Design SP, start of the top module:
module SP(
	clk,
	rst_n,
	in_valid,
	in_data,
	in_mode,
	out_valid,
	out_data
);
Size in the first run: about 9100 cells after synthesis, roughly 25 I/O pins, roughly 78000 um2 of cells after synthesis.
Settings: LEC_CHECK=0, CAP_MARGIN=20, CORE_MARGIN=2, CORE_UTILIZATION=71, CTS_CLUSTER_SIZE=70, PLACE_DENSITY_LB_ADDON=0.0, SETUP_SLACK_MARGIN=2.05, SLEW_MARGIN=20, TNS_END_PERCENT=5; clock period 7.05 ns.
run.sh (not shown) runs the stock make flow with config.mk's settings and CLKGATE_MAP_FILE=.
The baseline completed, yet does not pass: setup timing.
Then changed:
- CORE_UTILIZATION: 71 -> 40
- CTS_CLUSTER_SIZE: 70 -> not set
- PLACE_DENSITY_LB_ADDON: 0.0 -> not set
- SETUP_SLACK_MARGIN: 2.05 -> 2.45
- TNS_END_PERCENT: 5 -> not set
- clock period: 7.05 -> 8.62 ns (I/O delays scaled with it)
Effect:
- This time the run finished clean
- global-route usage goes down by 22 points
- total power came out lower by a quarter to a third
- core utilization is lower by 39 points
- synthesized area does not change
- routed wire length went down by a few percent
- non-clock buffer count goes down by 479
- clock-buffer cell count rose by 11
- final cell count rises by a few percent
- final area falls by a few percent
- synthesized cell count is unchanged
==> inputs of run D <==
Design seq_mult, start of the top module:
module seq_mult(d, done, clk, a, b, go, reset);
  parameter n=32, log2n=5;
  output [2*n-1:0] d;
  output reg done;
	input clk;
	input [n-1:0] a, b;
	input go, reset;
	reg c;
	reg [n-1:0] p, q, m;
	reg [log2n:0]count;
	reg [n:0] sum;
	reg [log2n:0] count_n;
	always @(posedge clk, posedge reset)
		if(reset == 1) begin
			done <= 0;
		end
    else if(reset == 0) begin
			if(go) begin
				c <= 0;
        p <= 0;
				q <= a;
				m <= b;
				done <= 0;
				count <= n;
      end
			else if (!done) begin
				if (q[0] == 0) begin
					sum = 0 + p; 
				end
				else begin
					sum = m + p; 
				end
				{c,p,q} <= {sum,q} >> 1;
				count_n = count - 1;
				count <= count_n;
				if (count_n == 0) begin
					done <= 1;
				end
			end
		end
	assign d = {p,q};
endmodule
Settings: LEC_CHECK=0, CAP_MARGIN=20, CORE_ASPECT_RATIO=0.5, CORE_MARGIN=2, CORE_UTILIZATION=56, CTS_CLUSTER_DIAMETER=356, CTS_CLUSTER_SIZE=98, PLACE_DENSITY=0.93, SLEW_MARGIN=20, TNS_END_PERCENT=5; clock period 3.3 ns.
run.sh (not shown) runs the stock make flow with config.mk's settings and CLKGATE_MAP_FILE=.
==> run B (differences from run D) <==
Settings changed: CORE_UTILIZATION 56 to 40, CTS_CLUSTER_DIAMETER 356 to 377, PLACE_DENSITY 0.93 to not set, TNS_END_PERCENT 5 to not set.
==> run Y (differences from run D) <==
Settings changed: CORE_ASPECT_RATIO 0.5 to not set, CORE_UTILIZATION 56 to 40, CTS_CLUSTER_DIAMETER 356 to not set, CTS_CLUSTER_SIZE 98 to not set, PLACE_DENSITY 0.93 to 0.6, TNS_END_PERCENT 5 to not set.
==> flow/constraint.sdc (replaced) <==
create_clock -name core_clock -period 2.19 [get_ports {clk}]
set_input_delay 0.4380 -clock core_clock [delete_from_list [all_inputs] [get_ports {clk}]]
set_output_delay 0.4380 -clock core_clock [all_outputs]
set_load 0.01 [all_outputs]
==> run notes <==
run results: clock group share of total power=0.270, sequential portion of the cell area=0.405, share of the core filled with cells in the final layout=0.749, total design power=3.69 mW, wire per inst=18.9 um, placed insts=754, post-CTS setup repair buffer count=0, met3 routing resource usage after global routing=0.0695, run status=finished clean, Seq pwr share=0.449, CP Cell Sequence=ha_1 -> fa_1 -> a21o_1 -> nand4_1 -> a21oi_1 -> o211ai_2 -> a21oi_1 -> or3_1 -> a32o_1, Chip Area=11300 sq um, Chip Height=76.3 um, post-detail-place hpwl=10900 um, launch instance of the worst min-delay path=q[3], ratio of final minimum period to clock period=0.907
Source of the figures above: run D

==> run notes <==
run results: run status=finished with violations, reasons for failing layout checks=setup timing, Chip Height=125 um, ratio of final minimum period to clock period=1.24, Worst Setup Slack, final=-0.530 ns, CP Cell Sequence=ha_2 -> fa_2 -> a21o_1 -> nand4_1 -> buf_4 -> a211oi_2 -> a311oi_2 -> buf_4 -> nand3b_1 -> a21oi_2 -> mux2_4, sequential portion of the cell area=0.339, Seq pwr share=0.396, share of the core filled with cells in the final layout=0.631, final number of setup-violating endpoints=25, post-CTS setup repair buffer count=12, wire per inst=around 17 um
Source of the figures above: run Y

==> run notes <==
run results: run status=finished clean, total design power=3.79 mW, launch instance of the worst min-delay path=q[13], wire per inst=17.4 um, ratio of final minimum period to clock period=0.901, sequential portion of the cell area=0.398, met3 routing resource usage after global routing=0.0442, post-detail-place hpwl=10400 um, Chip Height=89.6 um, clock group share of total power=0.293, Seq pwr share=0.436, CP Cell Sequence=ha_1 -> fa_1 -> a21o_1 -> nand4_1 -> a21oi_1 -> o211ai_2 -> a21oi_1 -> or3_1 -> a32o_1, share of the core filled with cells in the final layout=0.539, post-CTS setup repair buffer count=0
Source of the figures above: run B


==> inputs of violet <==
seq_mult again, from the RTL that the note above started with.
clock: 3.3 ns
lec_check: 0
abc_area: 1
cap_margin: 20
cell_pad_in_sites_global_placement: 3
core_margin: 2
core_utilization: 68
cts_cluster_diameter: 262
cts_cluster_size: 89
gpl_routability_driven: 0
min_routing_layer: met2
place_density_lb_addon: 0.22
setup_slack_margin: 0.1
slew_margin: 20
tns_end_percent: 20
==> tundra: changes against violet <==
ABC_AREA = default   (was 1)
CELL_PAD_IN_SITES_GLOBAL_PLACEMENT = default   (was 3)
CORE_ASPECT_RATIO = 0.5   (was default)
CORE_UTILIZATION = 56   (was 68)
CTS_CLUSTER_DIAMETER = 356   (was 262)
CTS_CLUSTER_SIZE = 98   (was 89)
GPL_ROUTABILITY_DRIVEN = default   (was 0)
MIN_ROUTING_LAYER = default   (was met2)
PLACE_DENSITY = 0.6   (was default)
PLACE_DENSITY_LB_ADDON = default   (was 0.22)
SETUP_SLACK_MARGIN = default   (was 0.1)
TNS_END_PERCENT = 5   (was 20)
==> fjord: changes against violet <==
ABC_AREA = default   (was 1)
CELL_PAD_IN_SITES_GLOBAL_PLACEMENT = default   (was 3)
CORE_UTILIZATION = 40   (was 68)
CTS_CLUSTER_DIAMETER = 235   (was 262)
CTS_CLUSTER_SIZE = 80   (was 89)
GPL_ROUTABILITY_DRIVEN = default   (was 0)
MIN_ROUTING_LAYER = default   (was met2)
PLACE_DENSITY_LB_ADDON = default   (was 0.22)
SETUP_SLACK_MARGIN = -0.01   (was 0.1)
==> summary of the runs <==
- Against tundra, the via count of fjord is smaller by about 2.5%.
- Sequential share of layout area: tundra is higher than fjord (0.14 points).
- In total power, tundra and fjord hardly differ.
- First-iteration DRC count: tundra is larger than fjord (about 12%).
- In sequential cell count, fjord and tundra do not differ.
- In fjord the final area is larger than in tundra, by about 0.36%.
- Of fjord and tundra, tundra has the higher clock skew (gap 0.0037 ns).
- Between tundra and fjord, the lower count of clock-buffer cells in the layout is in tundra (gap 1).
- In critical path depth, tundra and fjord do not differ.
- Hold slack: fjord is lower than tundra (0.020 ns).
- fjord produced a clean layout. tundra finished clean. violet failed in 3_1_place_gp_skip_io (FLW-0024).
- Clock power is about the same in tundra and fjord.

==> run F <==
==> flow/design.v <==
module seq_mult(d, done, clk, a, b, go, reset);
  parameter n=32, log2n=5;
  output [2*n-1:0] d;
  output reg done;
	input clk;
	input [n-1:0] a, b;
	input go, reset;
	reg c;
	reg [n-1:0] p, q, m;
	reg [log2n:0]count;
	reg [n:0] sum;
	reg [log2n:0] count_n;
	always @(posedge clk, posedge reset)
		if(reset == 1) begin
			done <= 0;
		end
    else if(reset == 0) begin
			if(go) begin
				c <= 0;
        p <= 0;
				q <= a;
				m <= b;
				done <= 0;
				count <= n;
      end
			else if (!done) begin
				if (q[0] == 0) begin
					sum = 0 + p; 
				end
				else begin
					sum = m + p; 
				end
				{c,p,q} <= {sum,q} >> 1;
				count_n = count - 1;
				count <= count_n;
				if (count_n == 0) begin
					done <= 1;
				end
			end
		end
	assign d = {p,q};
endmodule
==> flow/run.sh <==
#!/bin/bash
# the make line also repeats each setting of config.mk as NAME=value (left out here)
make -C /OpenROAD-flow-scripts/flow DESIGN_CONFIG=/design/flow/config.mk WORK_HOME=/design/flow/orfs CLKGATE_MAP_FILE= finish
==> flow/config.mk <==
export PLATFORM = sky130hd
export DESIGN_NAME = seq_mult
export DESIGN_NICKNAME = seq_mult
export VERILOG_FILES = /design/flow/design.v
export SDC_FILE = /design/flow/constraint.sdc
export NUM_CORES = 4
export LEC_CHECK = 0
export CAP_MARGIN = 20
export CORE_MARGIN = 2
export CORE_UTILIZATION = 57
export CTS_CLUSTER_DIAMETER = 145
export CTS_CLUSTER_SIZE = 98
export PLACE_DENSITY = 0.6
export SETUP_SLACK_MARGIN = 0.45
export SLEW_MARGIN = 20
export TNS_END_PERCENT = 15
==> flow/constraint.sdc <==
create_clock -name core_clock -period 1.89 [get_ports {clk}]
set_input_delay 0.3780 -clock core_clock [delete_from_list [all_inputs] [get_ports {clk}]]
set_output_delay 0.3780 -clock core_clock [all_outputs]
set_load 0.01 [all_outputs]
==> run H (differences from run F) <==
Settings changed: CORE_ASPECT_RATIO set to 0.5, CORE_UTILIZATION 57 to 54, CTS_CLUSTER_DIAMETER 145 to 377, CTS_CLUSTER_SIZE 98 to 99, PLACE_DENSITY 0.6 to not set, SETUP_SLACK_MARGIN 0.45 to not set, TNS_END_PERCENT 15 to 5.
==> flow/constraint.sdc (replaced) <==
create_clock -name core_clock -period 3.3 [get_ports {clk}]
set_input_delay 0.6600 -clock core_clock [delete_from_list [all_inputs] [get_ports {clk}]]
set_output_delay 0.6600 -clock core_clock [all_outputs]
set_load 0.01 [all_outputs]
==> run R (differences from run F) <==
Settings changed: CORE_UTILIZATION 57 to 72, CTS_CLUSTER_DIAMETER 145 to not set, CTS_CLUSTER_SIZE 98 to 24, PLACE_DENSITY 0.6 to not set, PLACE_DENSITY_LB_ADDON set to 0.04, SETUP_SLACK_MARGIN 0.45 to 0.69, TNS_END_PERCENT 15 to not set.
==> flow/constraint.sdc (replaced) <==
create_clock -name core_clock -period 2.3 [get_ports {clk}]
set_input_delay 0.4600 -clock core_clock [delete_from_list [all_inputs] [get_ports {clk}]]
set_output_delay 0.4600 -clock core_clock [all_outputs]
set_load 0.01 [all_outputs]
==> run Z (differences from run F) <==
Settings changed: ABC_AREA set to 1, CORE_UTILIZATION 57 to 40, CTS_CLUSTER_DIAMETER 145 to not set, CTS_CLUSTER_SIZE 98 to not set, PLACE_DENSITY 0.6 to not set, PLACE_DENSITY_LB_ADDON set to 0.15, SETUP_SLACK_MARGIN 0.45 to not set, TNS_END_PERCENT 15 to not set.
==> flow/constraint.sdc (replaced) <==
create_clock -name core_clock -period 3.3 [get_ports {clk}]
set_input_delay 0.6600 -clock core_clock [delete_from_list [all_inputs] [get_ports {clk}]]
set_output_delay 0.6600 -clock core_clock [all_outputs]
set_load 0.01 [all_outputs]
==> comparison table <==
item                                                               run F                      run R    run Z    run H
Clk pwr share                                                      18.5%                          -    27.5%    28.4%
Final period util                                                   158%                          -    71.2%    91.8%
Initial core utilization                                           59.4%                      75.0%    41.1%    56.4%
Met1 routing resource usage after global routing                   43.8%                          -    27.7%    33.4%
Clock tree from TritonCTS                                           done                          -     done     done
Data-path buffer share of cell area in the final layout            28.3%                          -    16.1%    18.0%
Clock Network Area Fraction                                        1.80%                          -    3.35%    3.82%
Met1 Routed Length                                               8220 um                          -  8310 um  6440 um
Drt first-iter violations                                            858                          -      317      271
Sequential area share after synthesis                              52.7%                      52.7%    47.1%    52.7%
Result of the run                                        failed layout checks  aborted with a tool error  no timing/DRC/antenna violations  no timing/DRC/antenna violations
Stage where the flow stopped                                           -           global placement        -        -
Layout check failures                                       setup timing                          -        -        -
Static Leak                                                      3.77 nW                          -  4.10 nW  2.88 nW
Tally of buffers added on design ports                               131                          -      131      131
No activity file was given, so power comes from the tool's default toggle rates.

·····

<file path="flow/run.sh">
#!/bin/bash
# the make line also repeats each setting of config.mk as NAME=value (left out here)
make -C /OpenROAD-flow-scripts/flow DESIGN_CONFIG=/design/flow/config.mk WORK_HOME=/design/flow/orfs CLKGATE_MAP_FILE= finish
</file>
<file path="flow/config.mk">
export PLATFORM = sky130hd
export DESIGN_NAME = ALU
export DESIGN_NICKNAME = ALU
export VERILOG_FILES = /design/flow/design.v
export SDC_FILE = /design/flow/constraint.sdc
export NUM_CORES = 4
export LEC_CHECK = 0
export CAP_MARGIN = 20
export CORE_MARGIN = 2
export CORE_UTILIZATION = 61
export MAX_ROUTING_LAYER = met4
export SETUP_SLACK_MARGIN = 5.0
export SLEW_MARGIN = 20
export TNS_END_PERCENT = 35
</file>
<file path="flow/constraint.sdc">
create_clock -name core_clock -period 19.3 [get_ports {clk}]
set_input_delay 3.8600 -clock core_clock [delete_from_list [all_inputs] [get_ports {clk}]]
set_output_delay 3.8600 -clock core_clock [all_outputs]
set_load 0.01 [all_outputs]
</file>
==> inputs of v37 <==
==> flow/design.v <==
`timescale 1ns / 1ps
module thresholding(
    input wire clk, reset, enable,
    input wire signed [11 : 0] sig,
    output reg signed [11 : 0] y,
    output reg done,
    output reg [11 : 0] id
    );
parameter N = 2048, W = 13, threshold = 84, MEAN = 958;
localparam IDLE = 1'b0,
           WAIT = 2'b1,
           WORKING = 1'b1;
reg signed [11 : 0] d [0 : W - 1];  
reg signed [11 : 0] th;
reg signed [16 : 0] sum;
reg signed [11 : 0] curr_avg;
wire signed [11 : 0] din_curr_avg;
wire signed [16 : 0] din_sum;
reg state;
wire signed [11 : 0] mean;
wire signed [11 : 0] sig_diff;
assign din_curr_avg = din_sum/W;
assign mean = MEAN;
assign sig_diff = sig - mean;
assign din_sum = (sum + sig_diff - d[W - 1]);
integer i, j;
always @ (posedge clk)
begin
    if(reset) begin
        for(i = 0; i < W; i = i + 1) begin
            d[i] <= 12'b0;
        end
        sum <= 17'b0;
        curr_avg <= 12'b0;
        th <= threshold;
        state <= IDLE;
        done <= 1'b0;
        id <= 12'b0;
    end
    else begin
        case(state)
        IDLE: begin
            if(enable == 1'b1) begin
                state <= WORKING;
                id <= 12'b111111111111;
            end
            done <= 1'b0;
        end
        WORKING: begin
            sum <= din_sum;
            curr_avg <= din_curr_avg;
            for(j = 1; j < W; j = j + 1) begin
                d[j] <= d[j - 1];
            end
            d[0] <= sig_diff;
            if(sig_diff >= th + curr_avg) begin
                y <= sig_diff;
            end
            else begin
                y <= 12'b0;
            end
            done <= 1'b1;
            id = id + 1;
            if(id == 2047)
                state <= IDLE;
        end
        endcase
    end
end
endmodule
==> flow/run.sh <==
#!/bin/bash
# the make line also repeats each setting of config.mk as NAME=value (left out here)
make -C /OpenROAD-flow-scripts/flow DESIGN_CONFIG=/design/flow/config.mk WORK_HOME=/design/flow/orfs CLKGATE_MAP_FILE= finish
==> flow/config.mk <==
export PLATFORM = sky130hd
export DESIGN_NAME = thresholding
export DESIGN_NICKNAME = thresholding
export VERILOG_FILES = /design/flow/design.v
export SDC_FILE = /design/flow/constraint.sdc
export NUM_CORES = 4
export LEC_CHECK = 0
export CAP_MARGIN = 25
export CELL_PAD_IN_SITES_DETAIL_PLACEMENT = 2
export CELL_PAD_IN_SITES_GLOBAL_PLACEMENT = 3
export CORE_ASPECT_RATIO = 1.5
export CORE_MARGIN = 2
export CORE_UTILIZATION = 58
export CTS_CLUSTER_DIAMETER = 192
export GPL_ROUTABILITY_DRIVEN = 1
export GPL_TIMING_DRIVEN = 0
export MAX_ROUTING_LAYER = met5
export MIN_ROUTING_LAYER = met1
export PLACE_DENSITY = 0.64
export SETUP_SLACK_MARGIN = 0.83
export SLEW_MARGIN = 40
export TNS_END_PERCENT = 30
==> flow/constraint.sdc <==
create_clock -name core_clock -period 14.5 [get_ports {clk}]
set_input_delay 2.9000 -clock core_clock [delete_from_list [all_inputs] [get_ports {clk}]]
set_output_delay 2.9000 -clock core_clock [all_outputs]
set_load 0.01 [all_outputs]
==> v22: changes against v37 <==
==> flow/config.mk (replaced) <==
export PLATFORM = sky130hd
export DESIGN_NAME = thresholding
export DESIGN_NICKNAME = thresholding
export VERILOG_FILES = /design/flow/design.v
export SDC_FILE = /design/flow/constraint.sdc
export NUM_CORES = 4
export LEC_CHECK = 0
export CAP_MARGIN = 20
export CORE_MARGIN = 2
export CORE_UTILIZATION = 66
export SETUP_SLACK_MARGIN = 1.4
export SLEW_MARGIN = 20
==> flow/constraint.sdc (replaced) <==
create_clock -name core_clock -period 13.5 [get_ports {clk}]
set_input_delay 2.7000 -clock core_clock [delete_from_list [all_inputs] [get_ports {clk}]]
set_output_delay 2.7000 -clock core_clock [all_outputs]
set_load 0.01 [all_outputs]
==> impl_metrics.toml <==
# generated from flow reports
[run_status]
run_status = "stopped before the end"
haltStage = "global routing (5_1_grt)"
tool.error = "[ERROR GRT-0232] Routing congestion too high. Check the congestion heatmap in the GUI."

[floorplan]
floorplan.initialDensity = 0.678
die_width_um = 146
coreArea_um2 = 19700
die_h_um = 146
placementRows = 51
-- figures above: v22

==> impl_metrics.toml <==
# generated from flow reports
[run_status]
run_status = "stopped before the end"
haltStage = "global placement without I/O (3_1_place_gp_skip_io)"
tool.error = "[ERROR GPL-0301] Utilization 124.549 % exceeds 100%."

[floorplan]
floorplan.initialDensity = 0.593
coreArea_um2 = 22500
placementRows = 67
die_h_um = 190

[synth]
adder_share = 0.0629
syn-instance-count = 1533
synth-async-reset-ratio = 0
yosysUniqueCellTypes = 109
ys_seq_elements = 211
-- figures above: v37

·····

**WORK REQUIRED**. Beginning with the line containing "assign mean = MEAN;" and ending with the line containing "export CORE_UTILIZATION = 58", extract those lines exactly from the listing above, and only those.

**RESULT OF THE TASK**.
assign mean = MEAN;
assign sig_diff = sig - mean;
assign din_sum = (sum + sig_diff - d[W - 1]);
integer i, j;
always @ (posedge clk)
begin
    if(reset) begin
        for(i = 0; i < W; i = i + 1) begin
            d[i] <= 12'b0;
        end
        sum <= 17'b0;
        curr_avg <= 12'b0;
        th <= threshold;
        state <= IDLE;
        done <= 1'b0;
        id <= 12'b0;
    end
    else begin
        case(state)
        IDLE: begin
            if(enable == 1'b1) begin
                state <= WORKING;
                id <= 12'b111111111111;
            end
            done <= 1'b0;
        end
        WORKING: begin
            sum <= din_sum;
            curr_avg <= din_curr_avg;
            for(j = 1; j < W; j = j + 1) begin
                d[j] <= d[j - 1];
            end
            d[0] <= sig_diff;
            if(sig_diff >= th + curr_avg) begin
                y <= sig_diff;
            end
            else begin
                y <= 12'b0;
            end
            done <= 1'b1;
            id = id + 1;
            if(id == 2047)
                state <= IDLE;
        end
        endcase
    end
end
endmodule
==> flow/run.sh <==
#!/bin/bash
# the make line also repeats each setting of config.mk as NAME=value (left out here)
make -C /OpenROAD-flow-scripts/flow DESIGN_CONFIG=/design/flow/config.mk WORK_HOME=/design/flow/orfs CLKGATE_MAP_FILE= finish
==> flow/config.mk <==
export PLATFORM = sky130hd
export DESIGN_NAME = thresholding
export DESIGN_NICKNAME = thresholding
export VERILOG_FILES = /design/flow/design.v
export SDC_FILE = /design/flow/constraint.sdc
export NUM_CORES = 4
export LEC_CHECK = 0
export CAP_MARGIN = 25
export CELL_PAD_IN_SITES_DETAIL_PLACEMENT = 2
export CELL_PAD_IN_SITES_GLOBAL_PLACEMENT = 3
export CORE_ASPECT_RATIO = 1.5
export CORE_MARGIN = 2
export CORE_UTILIZATION = 58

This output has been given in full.